ロボット設備では、ノックピンはハンド交換部、ツールスタンド、カメラブラケット、校正治具マウント、段取り替え治具などで特に重要です。これらの部位は再現性が求められるため、ノックピンの有無で設備精度や立上げ時間に大きな差が出ます。特に脱着前提の部品では、ノックピンによって「再調整不要で戻せる設計」を実現しやすくなります。


つまり、ノックピン(位置決めピン)とは、部品同士の位置関係を高精度に決め、再組立時も同じ位置を再現するための基準部品です。
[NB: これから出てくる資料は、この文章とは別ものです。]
<file path="src/rtl/outflow_ctrl_pkg.sv">
// Shared definitions for the outflow (drain-side) ping-pong buffer sequencer.
package outflow_ctrl_pkg;

  // FSM state encoding
  localparam logic [0:0] S_IDLE  = 1'b0;
  localparam logic [0:0] S_DRAIN = 1'b1;

  // Buffer indices
  localparam logic BUF0 = 1'b0;
  localparam logic BUF1 = 1'b1;

  // One-hot mask selecting the per-buffer bit for a buffer index
  function automatic logic [1:0] buf_onehot(input logic sel);
    logic [1:0] mask;
    case (sel)
      BUF0:    mask = 2'b01;
      BUF1:    mask = 2'b10;
      default: mask = 2'b00;
    endcase
    return mask;
  endfunction

endpackage

</file>
<file path="src/rtl/outflow_ctrl_drain_timer.sv">
// Drain watchdog: loadable saturating up-counter with a terminal-count flag.
// The flag never fires when TIMEOUT_CYCLES is 0.
module outflow_ctrl_drain_timer #(
  parameter int TIMEOUT_CYCLES = 0
) (
  input  logic clk,
  input  logic resetn,
  input  logic load_i,
  input  logic en_i,
  output logic tc_o
);

  localparam int             TW     = (TIMEOUT_CYCLES > 1) ? $clog2(TIMEOUT_CYCLES) : 1;
  localparam logic [TW-1:0]  TC_VAL = TW'(TIMEOUT_CYCLES - 1);
  localparam logic [TW-1:0]  SAT    = {TW{1'b1}};
  localparam logic           TO_EN  = (TIMEOUT_CYCLES != 0);

  logic [TW-1:0] timer_q;
  logic [TW-1:0] timer_d;

  // Next count: clear on load, otherwise count while enabled until saturated
  always_comb begin
    timer_d = timer_q;
    if (load_i) begin
      timer_d = {TW{1'b0}};
    end else if (en_i && (timer_q != SAT)) begin
      timer_d = timer_q + TW'(1);
    end else begin
      timer_d = timer_q;
    end
  end

  // Counter register with synchronous active-low reset
  always_ff @(posedge clk) begin
    if (!resetn) begin
      timer_q <= {TW{1'b0}};
    end else begin
      timer_q <= timer_d;
    end
  end

  assign tc_o = TO_EN & en_i & (timer_q == TC_VAL);

endmodule

</file>
<file path="src/rtl/outflow_ctrl.sv">
// Drain-side sequencer for the two ping-pong frame buffers: tracks full
// buffers, drains them strictly alternating 0,1,0,1..., releases them back
// to the inflow side, and reports overrun/timeout errors and a frame count.
module outflow_ctrl
  import outflow_ctrl_pkg::*;
#(
  parameter int TIMEOUT_CYCLES = 0,
  parameter int CNT_W          = 32
) (
  input  logic             clk,
  input  logic             resetn,
  input  logic             enable,
  input  logic             inflow_done0,
  input  logic             inflow_done1,
  output logic             drain_start,
  output logic             drain_sel,
  input  logic             drain_done,
  output logic             drain_abort,
  output logic             buf_release0,
  output logic             buf_release1,
  output logic [1:0]       ready_flags,
  output logic             busy,
  output logic [CNT_W-1:0] drained_frames,
  output logic             overrun_err,
  output logic             timeout_err,
  input  logic             clr_err
);

  logic [0:0]       state_q,   state_d;
  logic [1:0]       ready_q,   ready_d;
  logic             next_sel_q, next_sel_d;
  logic             drain_sel_q, drain_sel_d;
  logic             start_q,   start_d;
  logic             abort_q,   abort_d;
  logic [1:0]       release_q, release_d;
  logic [CNT_W-1:0] cnt_q,     cnt_d;
  logic             overrun_q, overrun_d;
  logic             timeout_q, timeout_d;
  logic             busy_s;
  logic             tc_s;
  logic             ov_ev_s;
  logic             to_ev_s;
  logic [1:0]       done_in_s;

  assign busy_s    = (state_q == S_DRAIN);
  assign done_in_s = {inflow_done1, inflow_done0};

  outflow_ctrl_drain_timer #(
    .TIMEOUT_CYCLES(TIMEOUT_CYCLES)
  ) u_drain_timer (
    .clk    (clk),
    .resetn (resetn),
    .load_i (start_d),
    .en_i   (busy_s),
    .tc_o   (tc_s)
  );

  // Sequencer next-state: start in order, finish on done or timeout
  always_comb begin
    state_d     = state_q;
    ready_d     = ready_q | done_in_s;
    next_sel_d  = next_sel_q;
    drain_sel_d = drain_sel_q;
    start_d     = 1'b0;
    abort_d     = 1'b0;
    release_d   = 2'b00;
    cnt_d       = cnt_q;
    to_ev_s     = 1'b0;
    // A completion in the same cycle still counts as an overrun; the clear
    // below then wins and the late frame is lost.
    ov_ev_s     = |(done_in_s & ready_q);
    case (state_q)
      S_IDLE: begin
        if (enable && ready_q[next_sel_q]) begin
          drain_sel_d = next_sel_q;
          start_d     = 1'b1;
          state_d     = S_DRAIN;
        end else begin
          state_d = S_IDLE;
        end
      end
      S_DRAIN: begin
        if (drain_done) begin
          release_d  = buf_onehot(drain_sel_q);
          ready_d    = ready_d & ~buf_onehot(drain_sel_q);
          next_sel_d = ~drain_sel_q;
          cnt_d      = cnt_q + CNT_W'(1);
          state_d    = S_IDLE;
        end else if (tc_s) begin
          abort_d    = 1'b1;
          to_ev_s    = 1'b1;
          release_d  = buf_onehot(drain_sel_q);
          ready_d    = ready_d & ~buf_onehot(drain_sel_q);
          next_sel_d = ~drain_sel_q;
          state_d    = S_IDLE;
        end else begin
          state_d = S_DRAIN;
        end
      end
      default: begin
        state_d = S_IDLE;
      end
    endcase
    // New error events dominate a simultaneous clear
    overrun_d = ov_ev_s | (overrun_q & ~clr_err);
    timeout_d = to_ev_s | (timeout_q & ~clr_err);
  end

  // State and output registers; reset abandons any drain without pulses
  always_ff @(posedge clk) begin
    if (!resetn) begin
      state_q     <= S_IDLE;
      ready_q     <= 2'b00;
      next_sel_q  <= BUF0;
      drain_sel_q <= BUF0;
      start_q     <= 1'b0;
      abort_q     <= 1'b0;
      release_q   <= 2'b00;
      cnt_q       <= {CNT_W{1'b0}};
      overrun_q   <= 1'b0;
      timeout_q   <= 1'b0;
    end else begin
      state_q     <= state_d;
      ready_q     <= ready_d;
      next_sel_q  <= next_sel_d;
      drain_sel_q <= drain_sel_d;
      start_q     <= start_d;
      abort_q     <= abort_d;
      release_q   <= release_d;
      cnt_q       <= cnt_d;
      overrun_q   <= overrun_d;
      timeout_q   <= timeout_d;
    end
  end

  assign drain_start    = start_q;
  assign drain_sel      = drain_sel_q;
  assign drain_abort    = abort_q;
  assign buf_release0   = release_q[0];
  assign buf_release1   = release_q[1];
  assign ready_flags    = ready_q;
  assign busy           = busy_s;
  assign drained_frames = cnt_q;
  assign overrun_err    = overrun_q;
  assign timeout_err    = timeout_q;

endmodule

</file>
<file path="config.mk">
export PLATFORM = sky130hd
export DESIGN_NAME = outflow_ctrl
export DESIGN_NICKNAME = d
export VERILOG_FILES = /design/src/rtl/outflow_ctrl_pkg.sv /design/src/rtl/outflow_ctrl_drain_timer.sv /design/src/rtl/outflow_ctrl.sv
export SDC_FILE = /design/constraint.sdc
export NUM_CORES = 1
export LEC_CHECK = 0
export CORE_ASPECT_RATIO = 1.2
export CORE_MARGIN = 1.5
export CORE_UTILIZATION = 45
export DETAILED_ROUTE_END_ITERATION = 8
export GPL_ROUTABILITY_DRIVEN = 1
export PLACE_DENSITY_LB_ADDON = 0.12
export RECOVER_POWER = 50
export SYNTH_ARGS = -nofsm -noshare
export SYNTH_HDL_FRONTEND = slang
export SYNTH_SLANG_ARGS = --single-unit
</file>
<file path="constraint.sdc">
create_clock -name clk -period 2.35 [get_ports clk]
set_input_delay 0.235 -clock clk [delete_from_list [all_inputs] [get_ports clk]]
set_output_delay 0.235 -clock clk [all_outputs]
set_load 0.02 [all_outputs]
</file>
---- Yosys cells after proc, flatten, opt, wreduce, memory -nomap -nowiden ----
Cells that the tools add are included.
operators by class
  add/subtract/negate cells ............... 1
  order comparisons ....................... 1
  mux-type cells .......................... 10
  bitwise logic cells ..................... 11
  reductions and logical operators ........ 6
operators with widths
  cell                                                                           number
  32-bit by 1-bit adder with 32-bit output (second input constant)               1
  2-bit two-way mux                                                              4
  2-bit AND                                                                      2
  1-bit two-way mux                                                              4
  1-bit NOT                                                                      4
  2-bit one-hot mux with 2 select lines                                          1
  2-bit AND reduction                                                            2
  2-bit OR reduction                                                             2
  3-bit AND reduction                                                            1
  1-bit AND                                                                      2
  1-bit by 2-bit less-than comparator with 1-bit output (second input constant)  1
  2-bit NOT                                                                      1
  2-bit bitwise OR                                                               1
  1-bit one-hot mux with 2 select lines                                          1
  1-bit logical AND                                                              1
  1-bit bitwise OR                                                               1
storage, ports and cells
  flip-flop bits (word level) ............. 42
  bits of input ports ..................... 7
  logic and storage cells ................. 38

---- Logic depth before layout (Yosys ltp) ----
Gate-level depths: netlist of run 1.
  word-level depth ........................ 8
  gate-level depth with buffers ........... 7
  gate-level depth less buffers ........... 5

---- Cells and area by module ----
Synthesis of run 1 repeated with hierarchy kept, for this count alone.
second synthesis, totals
  cell total of the unflattened synthesis .. 222
  area total of the unflattened synthesis .. 1944.4 sq um
by module, submodules not included
  module                    instances  cells an instance  area each (sq um)  sequential area each (sq um)
  outflow_ctrl              1          220                1933.1             860.8
  outflow_ctrl_drain_timer  1          2                  11.3               0.0

---- Worst setup path after synthesis of run 1 ----
No wires, ideal clock.
  path type ............................... flip-flop to flip-flop
  start point ............................. register cnt_q[0], in the netlist drained_frames[0]
  end point ............................... register cnt_q[20], in the netlist drained_frames[20]
  setup time .............................. 0.070 ns
  arrival time ............................ 2.074 ns
  data required time ...................... 2.280 ns
  slack ................................... 0.206 ns
  stages on the path, launching flop included .. 7
  path buffers ............................ 1
  clock period less this slack ............ 2.144 ns
  cells stage by stage .................... dfxtp_1 -> ha_1 -> nand3_4 -> or4_1 -> buf_2 -> or4_1 -> a21oi_1
between the ends
  cells in the longest elaborated chain, start to end .. 1
RTL lines
  what                                      RTL line             text
  from (decl)                               outflow_ctrl.sv:36   logic [CNT_W-1:0] cnt_q, cnt_d;
  from (signal assigned)                    outflow_ctrl.sv:119  cnt_q <= {CNT_W{1'b0}};
  from (signal assigned)                    outflow_ctrl.sv:130  cnt_q <= cnt_d;
  32-bit by 1-bit adder with 32-bit output  outflow_ctrl.sv:87   cnt_d = cnt_q + CNT_W'(1);
Every way passes these cells.
A chain may end at the register's enable or synchronous reset.

---- Worst setup path in the final report of run 1 ----
  start point ............................. register cnt_q[0], in the netlist drained_frames[0]
  end point ............................... register cnt_q[22], in the netlist drained_frames[22]
Same word-level chain as after synthesis.

==> impl_metrics.ini, run 1 <==
[yosys]
yosysSeqAreaShare_pct = 44.7
synth.distinct_cells = 38
synth_nets = 222
yosys-top-cells-area = dfxtp_1 (45%), a21oi_1 (6.4%), or4_1 (6.0%)
synth_area_sq_um = 1880
ys.flop_type = dfxtp_1
synth_edf_count = 0
syn_inst = 214
async_reset_ff_share_pct = 0
yosys.area.top_type = dfxtp_1
ys_warn_count = 0
avgSynthCellArea_sq_um = 8.80
ys_seq_elements = 42
synth_top_area_share_pct = 44.7

[die]
chipHeight_um = 73.9
core-area_sq_um = 3970
num_rows = 25
io_pins = 49
start_util_pct = 47.4
design.die.area_sq_um = 4580
die_w_um = 62.1

[finish]
postLayoutCellArea_sq_um = 2500
area_growth_pct = 32.7
num_antenna_cells = 0
finalNetCount = 275
drive_gt1_share_pct = 7.87
layout_commonest_cell = dfxtp_1
instances_no_fill = 321
layout_common_cells = dfxtp_1 (42), dlygate4sd3_1 (25), a21oi_1 (24), clkdlybuf4s50_1 (22), nor2_1 (17)

[cts]
cts_made_buffers = 5
h-tree-depth = 2
cts_tree = done
cts.clk_slew.worst_paths_ns = 0.07
cts_hold_buf = 0
cts_sinks = 42
clk_path_buf_depth = 2
root_buffer = clkbuf_8
postCtsSetupBuffers = 0
cts_resized = 0
clkLatencyLatePin_ns = 0.29

[placed_design]
place_area_sq_um = 2430
gp_congestion = 0.724
dp_cells = 314
post-place-ws_ns = 0.0460
port_buffers = 47
hpwl_um = 2920

[global_route]
grt_start_max_net_pins = 30
grt_pass1_vias = 1563
groute.usage.overall_pct = 20.4
antenna_found_initial = 0
grt_pass1_wl_um = 7020
grt_overflow = 0

[worst_setup_path]
cp_slowest_cell = or4_1
r2r_cells = 6
reg2reg_to = drained_frames[22]
worstSetupStartpoint = drained_frames[0]
critPathMostFrequentCell = or4_1
crit_chain = ha_1 -> nand3_4 -> or4_1 -> buf_4 -> or4_1 -> a21oi_1
required_ns = 2.57
reg2reg_slack_ns = 0.23
crit_type = reg2reg
worstSetupStartpointType = flip-flop
slowest_delay_ns = 0.51
r2r_start = drained_frames[0]
crit_end = drained_frames[22]
cp_max_fo = 18
critical_path_arrival_ns = 2.33
cp-end-kind = flip-flop

[status]
status = finished, final reports clean

[sta]
fin_tns_setup_ns = 0
finClkSkew_ns = 0.00379
hold_violations = 0
setup_viol = 0
max_freq_mhz = 472
period_needed_ns = 2.12
max-slew-margin-rel_pct = 59.9
period_share_pct = 90.1
rsz0062_at_grt = no
setup_ws_ns = 0.232
finalMaxSlewViolations = 0
worst_pin_slew_ns = 0.602

[power]
power.leakage_nw = 0.861
p_comb_share_pct = 5.1
p_seq_share_pct = 59.4
switching_share_pct = 22.4
p_int_w = 0.000950
p_per_area_nw_per_um2 = 490
ir_drop_uv = 325
pwr-share-clk_pct = 35.5
p_switching_w = 0.000274

[routing]
vias_per_cell = 5.56
drt_iter0_markers = 133
via_count = 1784
ant_nets = 0
drc = 0
drt_pass1_iterations = 4
routedWlPerCell_um = 13.1
finalWirelength_um = 4210

[worst_hold_path]
holdPathStages = 2
hp-class = reg2reg

[job]
cap_violations = 0
[cell families (layout without fill, tap and decap cells)]
kind of cell / after synthesis / after routing / share of synthesized area (%)
other: 1 / 1 / 0.199
and+or+nand+nor: 91 / 91 / 28.2
buffers and inverters: 17 / 70 / 4.58
AOI/OAI and AO/OA: 51 / 51 / 16.5
DFF: 42 / 42 / 44.7
xor gates and xnor gates: 10 / 10 / 4.65
muxes: 1 / 1 / 0.532
adders and majority gates: 1 / 1 / 0.664
[Yosys cell counts (6+ instances only)]
cell type  count
o21ai_0        8
a21oi_1       24
nand3_1        8
or4_1         15
dfxtp_1       42
xnor2_1        9
nand4_1        6
inv_1          6
nor2_1        17
or3_1          7
o31ai_1       13
clkbuf_1       6
nand2_1       16
[layer usage]
layer	track usage [%]	wire length (um)
met5	0	0
met1	25.4	1860
met2	33.6	2120
met4	7.09	63
met3	4.75	165
[critical path: cells and delay by family, from the launching register on]
kind | cells | cell delay, ns
and+or+nand+nor | 3 | 1.05
DFF | 1 | 0.42
adders and majority gates | 1 | 0.22
buffers and inverters | 1 | 0.20
AOI/OAI and AO/OA | 1 | 0.15
[final cells by class]
class / count / area (sq um)
clock buffers: 7 / 76.3
fillers: 386 / 1470
inverters: 7 / 26.3
multi-input cells: 155 / 956
flip-flops and latches: 42 / 841
well taps: 54 / 67.6
repair buffers: 56 / 532
[worst min path at each step]
stage / start / slack (ns) / endpoint
2_1_floorplan: drain_done / 0.34 / busy
3_3_place_gp: timeout_err / 0.47 / timeout_err
3_5_place_dp: timeout_err / 0.48 / timeout_err
4_1_cts: drained_frames[20] / 0.50 / drained_frames[20]
5_1_grt: drained_frames[20] / 0.51 / drained_frames[20]
6_report: drained_frames[20] / 0.49 / drained_frames[20]
[power groups by stage]
stage / clock network (W) / registers [W] / logic, W
after floorplan: 0 / 0.000751 / 0.0000264
after global placement: 0 / 0.000744 / 0.0000650
after detailed placement: 0 / 0.000744 / 0.0000662
after CTS: 0.000447 / 0.000728 / 0.0000666
after global routing: 0.000465 / 0.000728 / 0.0000683
final: 0.000435 / 0.000728 / 0.0000624
[stage by stage]
| stage | total power, W | hold WS, ns | util, % |
|---|---|---|---|
| 2_1_floorplan | 0.000777 | 0.336 | - |
| 3_3_place_gp | 0.000809 | 0.475 | 61.1 |
| 3_5_place_dp | 0.000810 | 0.476 | 61.1 |
| 4_1_cts | 0.00124 | 0.495 | 63.1 |
| 5_1_grt | 0.00126 | 0.515 | 62.9 |
| 6_report | 0.00122 | 0.485 | 62.9 |
[state kept, by name, indices dropped and copies added, names as in the netlist]
register and flops:
timeout_err 1, release_q 2, next_sel_q 1, drain_start 1, drain_sel 1, ready_flags 2
overrun_err 1, busy 1, drained_frames 32
No activity file was read; power rests on OpenSTA's default activity.
==> run 2, diff against run 1 <==
Settings changed: CAP_MARGIN set to 10.
==> results of run 2 <==
The final DEF is identical to that of run 1; final timing and power are the same.
==> run 3, diff against run 2 <==
Settings changed: CTS_CLUSTER_DIAMETER set to 80.
==> results of run 3 <==
The final DEF is identical to that of run 1; final timing and power are the same.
機械や自動化設備では目立たない存在ですが、組立精度、段取り性、品質安定性を支える非常に重要な要素です。


◆主な役割

・部品や治具の高精度位置決め

・再組立時の位置再現性確保

・ズレ防止

・段取り替え後の再調整削減

・組立精度、加工精度の安定化

・機械基準面の再現


◆実務でのチェックポイント

・ノックピンとボルトの役割を分けて設計しているか

・ピン穴精度やリーマ加工精度は十分か

・過拘束にならないピン配置になっているか

・丸ピンと逃がし側の使い分けが適切か

・脱着頻度に対して摩耗しにくい構造か

・主荷重をピンで受ける設計になっていないか

・組立や交換がしやすい位置に配置されているか

・熱膨張や寸法ばらつきを考慮しているか


◆関連用語

・ダウエルピン

・テーパピン

・位置決め治具

・基準面

・リーマ穴

・過拘束

・治具交換

・繰り返し位置精度


■まとめ

ノックピン(位置決めピン)とは、部品や治具の位置を高精度に合わせ、再組立時も同じ位置関係を再現するためのピンです。

ボルトだけでは難しい精密な位置決めを実現でき、機械設計、治具設計、ロボット設備で広く使われます。設計時は、穴精度、ピン配置、過拘束防止、荷重の受け方まで含めて検討することが重要です。